■ **PROBLEM TO SOLVE**
Search the listing for the string "post" and copy every line that contains it.

■ **DATASET RECORDS**
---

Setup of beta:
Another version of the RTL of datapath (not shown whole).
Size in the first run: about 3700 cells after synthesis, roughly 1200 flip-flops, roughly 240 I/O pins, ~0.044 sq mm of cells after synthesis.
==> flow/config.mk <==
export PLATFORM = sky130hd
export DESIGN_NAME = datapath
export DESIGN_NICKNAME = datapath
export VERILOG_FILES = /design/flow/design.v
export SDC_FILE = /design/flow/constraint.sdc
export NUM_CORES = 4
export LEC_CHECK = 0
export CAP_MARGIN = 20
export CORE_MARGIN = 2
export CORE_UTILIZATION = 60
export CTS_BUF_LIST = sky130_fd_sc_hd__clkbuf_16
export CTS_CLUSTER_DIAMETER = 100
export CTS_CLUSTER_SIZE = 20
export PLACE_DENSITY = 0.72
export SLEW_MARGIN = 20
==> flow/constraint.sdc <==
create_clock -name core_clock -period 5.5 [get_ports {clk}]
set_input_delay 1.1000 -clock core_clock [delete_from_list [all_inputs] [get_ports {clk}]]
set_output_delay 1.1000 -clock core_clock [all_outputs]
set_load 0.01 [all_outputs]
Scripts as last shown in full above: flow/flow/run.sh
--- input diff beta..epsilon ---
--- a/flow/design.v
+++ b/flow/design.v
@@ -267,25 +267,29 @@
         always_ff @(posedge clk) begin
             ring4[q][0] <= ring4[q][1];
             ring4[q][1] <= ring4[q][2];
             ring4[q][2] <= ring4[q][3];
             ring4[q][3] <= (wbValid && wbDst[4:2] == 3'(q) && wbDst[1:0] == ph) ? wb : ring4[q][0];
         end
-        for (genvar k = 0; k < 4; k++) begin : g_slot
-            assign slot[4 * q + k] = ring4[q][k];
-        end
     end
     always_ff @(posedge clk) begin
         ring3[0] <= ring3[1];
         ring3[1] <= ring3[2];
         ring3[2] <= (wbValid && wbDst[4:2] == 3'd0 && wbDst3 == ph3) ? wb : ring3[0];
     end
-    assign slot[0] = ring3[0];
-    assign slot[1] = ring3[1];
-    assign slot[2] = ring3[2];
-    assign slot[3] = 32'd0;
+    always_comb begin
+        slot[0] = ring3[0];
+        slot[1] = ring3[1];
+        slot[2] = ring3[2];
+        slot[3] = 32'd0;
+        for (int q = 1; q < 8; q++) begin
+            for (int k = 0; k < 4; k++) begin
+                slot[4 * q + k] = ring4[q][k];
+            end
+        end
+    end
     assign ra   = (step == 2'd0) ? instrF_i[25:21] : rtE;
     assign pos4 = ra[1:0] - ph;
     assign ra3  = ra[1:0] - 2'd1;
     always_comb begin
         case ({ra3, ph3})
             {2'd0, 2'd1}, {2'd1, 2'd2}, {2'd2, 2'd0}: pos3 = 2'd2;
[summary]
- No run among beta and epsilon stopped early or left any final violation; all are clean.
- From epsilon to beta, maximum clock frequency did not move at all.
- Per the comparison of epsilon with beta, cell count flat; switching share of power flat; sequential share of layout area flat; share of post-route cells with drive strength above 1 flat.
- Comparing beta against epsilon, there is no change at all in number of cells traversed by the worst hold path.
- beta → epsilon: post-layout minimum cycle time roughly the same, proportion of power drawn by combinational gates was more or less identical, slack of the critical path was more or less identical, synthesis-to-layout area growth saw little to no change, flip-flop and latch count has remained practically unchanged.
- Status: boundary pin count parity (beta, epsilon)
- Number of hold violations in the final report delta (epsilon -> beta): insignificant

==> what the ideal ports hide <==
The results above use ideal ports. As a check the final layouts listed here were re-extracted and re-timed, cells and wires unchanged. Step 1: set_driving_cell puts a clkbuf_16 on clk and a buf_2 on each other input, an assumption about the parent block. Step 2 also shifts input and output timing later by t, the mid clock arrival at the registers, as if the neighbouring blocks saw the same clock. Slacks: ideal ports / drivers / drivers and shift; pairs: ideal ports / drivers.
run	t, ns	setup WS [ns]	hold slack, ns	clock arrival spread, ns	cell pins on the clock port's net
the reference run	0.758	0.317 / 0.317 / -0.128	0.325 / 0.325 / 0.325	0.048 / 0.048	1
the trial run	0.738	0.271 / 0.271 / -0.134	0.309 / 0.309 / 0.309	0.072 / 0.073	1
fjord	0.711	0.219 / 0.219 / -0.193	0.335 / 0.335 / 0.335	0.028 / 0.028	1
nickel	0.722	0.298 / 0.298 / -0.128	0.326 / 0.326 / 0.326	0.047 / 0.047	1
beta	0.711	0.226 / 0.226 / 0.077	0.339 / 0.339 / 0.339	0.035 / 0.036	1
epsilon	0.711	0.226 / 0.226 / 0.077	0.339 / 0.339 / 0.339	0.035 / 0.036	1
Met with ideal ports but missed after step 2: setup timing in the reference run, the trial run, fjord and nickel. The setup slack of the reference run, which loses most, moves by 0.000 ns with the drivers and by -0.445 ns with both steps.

■ **TASK ANSWER**
- Per the comparison of epsilon with beta, cell count flat; switching share of power flat; sequential share of layout area flat; share of post-route cells with drive strength above 1 flat.
- beta → epsilon: post-layout minimum cycle time roughly the same, proportion of power drawn by combinational gates was more or less identical, slack of the critical path was more or less identical, synthesis-to-layout area growth saw little to no change, flip-flop and latch count has remained practically unchanged.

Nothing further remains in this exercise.